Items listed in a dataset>
# # #

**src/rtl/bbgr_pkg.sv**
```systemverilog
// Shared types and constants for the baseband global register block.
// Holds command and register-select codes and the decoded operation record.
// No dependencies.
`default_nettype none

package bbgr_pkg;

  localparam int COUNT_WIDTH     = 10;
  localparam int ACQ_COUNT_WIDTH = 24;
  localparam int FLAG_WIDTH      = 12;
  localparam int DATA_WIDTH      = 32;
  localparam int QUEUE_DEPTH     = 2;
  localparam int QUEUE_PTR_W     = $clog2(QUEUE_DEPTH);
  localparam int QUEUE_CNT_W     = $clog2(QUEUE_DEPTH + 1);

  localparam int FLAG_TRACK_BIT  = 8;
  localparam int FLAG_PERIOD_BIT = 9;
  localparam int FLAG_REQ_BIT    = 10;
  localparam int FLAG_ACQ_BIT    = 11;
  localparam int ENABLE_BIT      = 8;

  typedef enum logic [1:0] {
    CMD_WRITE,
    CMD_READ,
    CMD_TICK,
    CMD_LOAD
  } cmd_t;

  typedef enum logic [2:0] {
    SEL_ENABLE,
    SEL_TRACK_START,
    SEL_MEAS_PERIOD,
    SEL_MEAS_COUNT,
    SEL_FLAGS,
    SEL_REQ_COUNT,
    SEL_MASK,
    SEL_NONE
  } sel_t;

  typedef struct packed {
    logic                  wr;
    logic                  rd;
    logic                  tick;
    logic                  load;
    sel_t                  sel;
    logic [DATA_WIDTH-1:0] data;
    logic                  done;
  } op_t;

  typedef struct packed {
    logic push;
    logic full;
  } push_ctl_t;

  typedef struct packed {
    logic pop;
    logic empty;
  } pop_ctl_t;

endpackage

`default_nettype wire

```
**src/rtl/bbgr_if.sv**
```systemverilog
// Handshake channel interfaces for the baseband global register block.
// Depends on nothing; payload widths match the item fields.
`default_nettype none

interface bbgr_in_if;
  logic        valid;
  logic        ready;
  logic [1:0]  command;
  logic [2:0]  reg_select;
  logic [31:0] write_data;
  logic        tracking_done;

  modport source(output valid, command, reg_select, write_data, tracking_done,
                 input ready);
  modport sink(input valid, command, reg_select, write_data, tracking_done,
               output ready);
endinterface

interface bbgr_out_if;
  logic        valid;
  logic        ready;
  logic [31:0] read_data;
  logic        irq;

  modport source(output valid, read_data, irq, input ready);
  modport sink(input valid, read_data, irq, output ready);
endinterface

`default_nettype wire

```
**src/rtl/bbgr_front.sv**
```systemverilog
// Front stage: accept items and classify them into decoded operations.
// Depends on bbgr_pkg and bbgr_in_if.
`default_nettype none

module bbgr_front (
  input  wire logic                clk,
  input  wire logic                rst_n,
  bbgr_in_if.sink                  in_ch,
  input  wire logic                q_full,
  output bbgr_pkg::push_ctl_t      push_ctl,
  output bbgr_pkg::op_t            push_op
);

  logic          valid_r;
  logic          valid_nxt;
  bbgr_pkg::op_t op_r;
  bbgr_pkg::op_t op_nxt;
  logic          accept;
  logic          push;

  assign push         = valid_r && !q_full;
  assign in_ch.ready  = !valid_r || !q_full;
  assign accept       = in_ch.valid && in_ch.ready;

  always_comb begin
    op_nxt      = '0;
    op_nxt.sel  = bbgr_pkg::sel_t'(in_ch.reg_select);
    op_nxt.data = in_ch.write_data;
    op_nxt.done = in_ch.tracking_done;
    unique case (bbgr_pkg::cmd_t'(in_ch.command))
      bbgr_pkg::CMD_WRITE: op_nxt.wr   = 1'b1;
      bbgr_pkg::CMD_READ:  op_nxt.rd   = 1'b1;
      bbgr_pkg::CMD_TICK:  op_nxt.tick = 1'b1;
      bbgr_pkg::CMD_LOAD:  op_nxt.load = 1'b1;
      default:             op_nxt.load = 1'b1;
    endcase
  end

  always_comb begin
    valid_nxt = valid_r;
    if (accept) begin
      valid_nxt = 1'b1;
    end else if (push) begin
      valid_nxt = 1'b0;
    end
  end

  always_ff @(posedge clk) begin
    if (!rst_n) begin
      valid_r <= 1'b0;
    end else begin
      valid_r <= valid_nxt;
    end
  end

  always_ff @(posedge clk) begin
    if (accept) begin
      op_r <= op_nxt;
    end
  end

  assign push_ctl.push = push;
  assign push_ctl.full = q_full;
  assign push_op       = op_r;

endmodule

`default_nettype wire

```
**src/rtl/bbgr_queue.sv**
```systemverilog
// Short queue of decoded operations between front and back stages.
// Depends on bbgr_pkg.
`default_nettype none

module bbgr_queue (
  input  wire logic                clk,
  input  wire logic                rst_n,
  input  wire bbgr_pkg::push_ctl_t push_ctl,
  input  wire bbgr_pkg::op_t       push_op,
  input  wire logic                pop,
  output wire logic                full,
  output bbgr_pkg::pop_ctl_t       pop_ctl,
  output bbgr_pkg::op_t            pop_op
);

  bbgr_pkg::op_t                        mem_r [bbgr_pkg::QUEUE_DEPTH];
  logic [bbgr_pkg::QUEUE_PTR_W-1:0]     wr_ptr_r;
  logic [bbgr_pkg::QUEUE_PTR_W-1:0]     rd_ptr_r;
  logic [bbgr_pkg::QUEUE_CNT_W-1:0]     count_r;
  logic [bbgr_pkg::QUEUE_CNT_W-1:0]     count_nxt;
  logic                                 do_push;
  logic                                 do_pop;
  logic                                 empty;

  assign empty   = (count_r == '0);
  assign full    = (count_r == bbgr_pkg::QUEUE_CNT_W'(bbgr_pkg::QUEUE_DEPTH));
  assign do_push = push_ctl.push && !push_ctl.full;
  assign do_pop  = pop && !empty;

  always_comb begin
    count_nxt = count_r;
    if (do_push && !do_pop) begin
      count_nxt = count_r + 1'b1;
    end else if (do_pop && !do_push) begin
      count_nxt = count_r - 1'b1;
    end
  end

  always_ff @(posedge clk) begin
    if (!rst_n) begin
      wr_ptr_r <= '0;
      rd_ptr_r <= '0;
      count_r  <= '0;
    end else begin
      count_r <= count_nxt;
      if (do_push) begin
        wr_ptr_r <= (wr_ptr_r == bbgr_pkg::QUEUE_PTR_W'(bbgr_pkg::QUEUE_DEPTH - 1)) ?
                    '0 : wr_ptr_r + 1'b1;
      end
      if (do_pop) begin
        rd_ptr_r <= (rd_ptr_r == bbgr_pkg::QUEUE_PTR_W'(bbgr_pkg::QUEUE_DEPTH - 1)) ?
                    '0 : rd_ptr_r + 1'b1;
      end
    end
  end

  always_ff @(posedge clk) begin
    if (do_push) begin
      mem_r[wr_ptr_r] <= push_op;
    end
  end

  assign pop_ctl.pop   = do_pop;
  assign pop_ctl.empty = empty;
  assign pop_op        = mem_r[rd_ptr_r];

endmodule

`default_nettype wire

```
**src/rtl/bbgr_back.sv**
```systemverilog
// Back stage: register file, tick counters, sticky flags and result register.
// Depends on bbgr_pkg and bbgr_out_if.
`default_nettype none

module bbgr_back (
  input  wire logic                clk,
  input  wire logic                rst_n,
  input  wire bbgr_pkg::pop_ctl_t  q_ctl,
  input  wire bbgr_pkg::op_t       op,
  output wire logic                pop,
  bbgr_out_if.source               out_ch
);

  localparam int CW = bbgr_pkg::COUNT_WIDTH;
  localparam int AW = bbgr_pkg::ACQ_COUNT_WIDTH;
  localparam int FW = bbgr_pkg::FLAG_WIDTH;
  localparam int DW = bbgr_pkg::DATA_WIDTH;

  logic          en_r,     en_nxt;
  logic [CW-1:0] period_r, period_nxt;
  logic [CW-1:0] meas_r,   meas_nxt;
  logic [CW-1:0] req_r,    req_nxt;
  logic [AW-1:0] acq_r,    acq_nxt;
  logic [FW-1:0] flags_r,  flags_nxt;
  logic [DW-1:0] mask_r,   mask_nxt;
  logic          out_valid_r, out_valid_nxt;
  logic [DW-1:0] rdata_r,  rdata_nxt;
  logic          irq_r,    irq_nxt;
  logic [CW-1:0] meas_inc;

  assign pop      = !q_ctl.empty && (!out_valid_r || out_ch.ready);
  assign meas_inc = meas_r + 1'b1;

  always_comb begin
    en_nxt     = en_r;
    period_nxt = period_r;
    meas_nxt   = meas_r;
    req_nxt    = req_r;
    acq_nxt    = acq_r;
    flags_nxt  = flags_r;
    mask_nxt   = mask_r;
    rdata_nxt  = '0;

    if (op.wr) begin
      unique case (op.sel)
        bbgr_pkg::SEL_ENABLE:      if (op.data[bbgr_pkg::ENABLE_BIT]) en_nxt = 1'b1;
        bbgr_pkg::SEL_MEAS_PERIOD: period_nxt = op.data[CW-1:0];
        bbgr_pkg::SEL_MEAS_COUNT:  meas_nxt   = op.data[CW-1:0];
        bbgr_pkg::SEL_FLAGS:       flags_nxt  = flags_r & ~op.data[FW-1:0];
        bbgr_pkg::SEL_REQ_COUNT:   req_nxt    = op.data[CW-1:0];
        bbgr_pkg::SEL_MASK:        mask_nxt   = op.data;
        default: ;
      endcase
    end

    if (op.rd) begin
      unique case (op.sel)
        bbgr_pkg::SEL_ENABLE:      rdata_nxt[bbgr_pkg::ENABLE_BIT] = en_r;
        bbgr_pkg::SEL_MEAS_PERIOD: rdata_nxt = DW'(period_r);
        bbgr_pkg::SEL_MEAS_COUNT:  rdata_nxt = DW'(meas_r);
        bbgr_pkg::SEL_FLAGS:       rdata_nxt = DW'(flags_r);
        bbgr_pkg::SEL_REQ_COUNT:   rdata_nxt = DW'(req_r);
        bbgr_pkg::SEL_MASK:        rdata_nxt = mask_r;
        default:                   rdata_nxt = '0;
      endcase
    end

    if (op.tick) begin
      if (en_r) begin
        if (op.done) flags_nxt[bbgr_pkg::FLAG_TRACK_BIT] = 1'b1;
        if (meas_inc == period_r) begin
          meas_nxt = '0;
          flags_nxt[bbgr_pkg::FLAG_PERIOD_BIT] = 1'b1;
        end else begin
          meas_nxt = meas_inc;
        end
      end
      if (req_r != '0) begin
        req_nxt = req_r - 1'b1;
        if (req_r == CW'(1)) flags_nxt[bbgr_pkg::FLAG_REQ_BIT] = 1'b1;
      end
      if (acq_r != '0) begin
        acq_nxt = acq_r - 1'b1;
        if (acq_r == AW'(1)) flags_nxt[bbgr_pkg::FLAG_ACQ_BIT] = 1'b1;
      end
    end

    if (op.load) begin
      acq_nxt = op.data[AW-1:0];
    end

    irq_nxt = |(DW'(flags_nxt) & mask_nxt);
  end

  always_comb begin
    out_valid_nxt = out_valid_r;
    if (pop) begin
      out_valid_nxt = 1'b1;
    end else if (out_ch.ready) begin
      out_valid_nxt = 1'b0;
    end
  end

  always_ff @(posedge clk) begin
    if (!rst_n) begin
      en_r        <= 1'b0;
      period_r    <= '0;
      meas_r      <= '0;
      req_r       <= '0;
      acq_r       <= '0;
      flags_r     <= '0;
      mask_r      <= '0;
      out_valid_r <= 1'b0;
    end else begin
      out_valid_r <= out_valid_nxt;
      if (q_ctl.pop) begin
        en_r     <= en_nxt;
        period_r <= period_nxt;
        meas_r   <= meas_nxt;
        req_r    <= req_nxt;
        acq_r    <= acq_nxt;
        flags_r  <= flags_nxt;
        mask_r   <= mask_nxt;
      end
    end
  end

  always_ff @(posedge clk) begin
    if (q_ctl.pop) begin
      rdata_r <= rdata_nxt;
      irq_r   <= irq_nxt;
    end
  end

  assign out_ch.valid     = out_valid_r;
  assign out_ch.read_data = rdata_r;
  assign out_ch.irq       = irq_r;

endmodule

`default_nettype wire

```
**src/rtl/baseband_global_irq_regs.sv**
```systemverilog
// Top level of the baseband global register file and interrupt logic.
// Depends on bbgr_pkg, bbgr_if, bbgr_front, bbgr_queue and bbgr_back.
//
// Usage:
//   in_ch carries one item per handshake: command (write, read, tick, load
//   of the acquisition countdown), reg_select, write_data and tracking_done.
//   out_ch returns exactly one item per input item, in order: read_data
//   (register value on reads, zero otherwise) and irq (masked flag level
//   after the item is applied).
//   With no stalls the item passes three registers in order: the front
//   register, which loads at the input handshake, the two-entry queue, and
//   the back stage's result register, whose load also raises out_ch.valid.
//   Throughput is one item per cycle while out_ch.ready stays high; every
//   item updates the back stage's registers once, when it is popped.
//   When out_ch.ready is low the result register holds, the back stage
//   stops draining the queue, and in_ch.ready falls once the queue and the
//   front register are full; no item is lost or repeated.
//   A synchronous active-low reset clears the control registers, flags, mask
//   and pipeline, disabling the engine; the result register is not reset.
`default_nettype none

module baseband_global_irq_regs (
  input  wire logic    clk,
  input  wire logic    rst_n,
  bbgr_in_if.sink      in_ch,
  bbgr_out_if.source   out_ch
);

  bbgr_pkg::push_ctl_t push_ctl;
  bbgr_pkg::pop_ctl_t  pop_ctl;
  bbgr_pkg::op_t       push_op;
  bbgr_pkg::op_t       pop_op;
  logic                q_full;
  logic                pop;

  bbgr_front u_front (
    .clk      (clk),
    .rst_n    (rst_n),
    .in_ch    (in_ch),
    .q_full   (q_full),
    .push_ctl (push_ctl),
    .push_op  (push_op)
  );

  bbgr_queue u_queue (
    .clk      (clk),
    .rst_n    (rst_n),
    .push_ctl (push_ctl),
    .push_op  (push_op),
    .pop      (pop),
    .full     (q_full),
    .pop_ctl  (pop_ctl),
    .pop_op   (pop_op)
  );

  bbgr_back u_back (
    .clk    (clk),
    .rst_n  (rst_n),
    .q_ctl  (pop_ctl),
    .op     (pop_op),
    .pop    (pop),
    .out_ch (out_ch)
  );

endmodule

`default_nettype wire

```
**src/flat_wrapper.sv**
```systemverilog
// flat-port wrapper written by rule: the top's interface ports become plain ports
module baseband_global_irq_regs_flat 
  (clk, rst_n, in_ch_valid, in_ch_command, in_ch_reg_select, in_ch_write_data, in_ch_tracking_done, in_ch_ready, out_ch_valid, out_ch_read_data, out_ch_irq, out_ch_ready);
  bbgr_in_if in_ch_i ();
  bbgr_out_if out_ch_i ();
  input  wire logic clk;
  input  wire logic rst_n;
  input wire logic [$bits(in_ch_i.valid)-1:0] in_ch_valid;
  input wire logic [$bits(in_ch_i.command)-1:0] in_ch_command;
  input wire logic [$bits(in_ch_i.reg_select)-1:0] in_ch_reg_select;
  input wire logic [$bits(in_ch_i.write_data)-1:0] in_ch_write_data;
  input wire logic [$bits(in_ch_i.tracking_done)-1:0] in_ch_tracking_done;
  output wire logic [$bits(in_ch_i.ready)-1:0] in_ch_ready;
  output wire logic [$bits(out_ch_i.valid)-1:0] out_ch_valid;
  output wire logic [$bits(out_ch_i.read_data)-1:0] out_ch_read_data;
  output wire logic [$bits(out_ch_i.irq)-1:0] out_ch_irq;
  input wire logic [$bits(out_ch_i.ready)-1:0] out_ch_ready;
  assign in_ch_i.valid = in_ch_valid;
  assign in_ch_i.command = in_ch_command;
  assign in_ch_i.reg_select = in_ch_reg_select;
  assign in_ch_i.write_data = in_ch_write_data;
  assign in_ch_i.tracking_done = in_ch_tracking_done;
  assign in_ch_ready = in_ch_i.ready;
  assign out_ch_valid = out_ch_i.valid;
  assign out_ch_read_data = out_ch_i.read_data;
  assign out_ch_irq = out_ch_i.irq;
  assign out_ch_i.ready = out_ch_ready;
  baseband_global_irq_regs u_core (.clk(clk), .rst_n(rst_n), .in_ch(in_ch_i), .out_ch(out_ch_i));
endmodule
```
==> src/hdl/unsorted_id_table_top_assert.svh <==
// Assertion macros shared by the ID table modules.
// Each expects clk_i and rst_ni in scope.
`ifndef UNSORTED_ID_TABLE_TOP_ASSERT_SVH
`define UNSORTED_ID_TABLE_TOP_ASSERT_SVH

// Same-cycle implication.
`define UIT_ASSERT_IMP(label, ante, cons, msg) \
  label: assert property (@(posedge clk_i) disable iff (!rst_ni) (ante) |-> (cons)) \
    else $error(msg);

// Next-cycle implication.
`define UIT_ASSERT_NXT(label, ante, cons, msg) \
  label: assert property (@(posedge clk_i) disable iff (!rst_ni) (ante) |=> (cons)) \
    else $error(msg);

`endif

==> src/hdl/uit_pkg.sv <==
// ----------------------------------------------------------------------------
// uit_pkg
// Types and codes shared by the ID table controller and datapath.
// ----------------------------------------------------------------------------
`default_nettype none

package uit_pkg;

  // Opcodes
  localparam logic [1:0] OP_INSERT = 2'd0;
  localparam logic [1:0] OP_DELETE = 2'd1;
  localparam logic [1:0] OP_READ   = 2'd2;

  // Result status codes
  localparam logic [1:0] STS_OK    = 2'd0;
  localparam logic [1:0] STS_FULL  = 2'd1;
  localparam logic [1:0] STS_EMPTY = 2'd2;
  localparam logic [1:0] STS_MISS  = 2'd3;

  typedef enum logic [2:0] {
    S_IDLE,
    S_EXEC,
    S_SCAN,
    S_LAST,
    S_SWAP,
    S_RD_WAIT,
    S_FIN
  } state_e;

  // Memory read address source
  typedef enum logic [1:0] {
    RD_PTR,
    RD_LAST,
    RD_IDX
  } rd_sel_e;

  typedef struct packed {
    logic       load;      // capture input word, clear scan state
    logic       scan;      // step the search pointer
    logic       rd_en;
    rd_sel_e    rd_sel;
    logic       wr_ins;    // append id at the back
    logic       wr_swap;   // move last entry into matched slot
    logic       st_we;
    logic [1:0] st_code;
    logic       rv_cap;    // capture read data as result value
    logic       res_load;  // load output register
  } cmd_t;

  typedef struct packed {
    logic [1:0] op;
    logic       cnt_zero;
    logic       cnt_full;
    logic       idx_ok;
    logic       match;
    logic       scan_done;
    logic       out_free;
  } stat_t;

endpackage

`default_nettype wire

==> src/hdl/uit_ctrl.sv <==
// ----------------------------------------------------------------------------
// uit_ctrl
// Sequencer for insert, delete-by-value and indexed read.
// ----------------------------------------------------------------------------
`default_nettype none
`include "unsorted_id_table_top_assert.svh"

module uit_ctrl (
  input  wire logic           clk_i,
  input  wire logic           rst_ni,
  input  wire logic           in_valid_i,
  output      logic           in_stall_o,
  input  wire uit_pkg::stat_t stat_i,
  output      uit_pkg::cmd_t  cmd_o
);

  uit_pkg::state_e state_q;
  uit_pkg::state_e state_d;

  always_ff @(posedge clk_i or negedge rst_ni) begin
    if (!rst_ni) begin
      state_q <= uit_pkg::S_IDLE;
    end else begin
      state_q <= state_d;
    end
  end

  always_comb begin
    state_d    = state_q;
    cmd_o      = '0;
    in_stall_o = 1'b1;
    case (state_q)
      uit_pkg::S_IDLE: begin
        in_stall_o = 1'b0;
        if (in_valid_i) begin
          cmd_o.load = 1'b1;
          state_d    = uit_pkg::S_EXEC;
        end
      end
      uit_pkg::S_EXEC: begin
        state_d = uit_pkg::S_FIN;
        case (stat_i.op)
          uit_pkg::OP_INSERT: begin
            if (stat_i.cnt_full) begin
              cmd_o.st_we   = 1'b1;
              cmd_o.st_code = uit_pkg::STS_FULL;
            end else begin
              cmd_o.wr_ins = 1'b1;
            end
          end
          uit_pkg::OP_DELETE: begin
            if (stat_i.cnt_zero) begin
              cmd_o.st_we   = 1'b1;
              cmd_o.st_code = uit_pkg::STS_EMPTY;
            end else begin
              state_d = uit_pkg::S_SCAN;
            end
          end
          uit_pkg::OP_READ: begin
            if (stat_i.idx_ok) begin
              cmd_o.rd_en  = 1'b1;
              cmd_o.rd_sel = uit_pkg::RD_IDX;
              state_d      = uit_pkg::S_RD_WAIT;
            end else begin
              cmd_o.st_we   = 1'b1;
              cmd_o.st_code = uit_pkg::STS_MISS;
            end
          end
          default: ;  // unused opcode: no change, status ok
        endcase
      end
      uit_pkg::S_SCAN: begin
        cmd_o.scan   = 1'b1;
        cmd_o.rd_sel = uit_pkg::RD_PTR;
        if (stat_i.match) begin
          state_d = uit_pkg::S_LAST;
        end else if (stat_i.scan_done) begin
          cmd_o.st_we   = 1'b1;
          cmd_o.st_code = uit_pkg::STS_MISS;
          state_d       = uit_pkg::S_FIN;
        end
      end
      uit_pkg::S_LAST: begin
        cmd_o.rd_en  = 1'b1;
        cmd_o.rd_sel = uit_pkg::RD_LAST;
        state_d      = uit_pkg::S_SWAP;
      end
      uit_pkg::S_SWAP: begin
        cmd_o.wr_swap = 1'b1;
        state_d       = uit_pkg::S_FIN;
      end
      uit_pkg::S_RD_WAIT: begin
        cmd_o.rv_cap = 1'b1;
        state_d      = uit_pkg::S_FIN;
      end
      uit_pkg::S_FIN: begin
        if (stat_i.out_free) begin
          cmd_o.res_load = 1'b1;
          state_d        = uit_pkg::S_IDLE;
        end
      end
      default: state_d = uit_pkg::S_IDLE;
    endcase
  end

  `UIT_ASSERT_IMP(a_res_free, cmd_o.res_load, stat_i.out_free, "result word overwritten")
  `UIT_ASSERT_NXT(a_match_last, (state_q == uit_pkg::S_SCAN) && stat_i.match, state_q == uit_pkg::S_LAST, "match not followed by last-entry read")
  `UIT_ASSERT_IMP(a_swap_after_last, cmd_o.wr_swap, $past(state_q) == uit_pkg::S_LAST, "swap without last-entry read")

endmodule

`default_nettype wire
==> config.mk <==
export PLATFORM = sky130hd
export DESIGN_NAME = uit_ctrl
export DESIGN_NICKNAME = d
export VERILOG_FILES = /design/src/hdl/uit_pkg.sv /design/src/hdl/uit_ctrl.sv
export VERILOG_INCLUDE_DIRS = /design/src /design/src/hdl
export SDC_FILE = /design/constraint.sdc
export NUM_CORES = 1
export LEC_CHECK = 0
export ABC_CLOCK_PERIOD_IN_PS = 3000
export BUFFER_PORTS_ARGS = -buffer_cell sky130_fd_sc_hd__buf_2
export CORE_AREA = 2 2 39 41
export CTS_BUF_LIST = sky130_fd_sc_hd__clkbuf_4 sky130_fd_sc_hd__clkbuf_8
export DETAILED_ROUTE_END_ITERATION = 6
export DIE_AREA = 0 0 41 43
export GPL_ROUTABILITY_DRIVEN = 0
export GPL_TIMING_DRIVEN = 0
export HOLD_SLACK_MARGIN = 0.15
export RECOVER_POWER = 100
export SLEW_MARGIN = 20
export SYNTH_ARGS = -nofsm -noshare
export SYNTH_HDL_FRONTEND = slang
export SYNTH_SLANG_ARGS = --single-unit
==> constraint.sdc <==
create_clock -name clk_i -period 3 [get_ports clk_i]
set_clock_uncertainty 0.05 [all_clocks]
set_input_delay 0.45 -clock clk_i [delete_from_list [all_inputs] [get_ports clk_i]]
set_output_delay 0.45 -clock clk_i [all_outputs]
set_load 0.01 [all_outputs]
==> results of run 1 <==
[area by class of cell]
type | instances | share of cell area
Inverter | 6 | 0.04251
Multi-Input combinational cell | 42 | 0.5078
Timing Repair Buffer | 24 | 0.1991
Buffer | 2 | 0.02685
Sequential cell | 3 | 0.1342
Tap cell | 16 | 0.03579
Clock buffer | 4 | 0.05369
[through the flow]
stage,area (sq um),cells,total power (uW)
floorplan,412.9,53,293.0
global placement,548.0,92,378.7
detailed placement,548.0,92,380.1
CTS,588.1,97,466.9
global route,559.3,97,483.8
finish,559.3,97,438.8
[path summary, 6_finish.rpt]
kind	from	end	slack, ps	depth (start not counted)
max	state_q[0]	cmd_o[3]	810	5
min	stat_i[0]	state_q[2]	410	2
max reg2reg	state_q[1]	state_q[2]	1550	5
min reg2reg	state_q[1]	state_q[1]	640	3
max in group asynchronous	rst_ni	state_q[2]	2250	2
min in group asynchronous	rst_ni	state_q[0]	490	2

# # #

Required action> Whenever a line in the entries above includes the word "cycle", pull that line out.

Reply>
//   Throughput is one item per cycle while out_ch.ready stays high; every
// Same-cycle implication.
// Next-cycle implication.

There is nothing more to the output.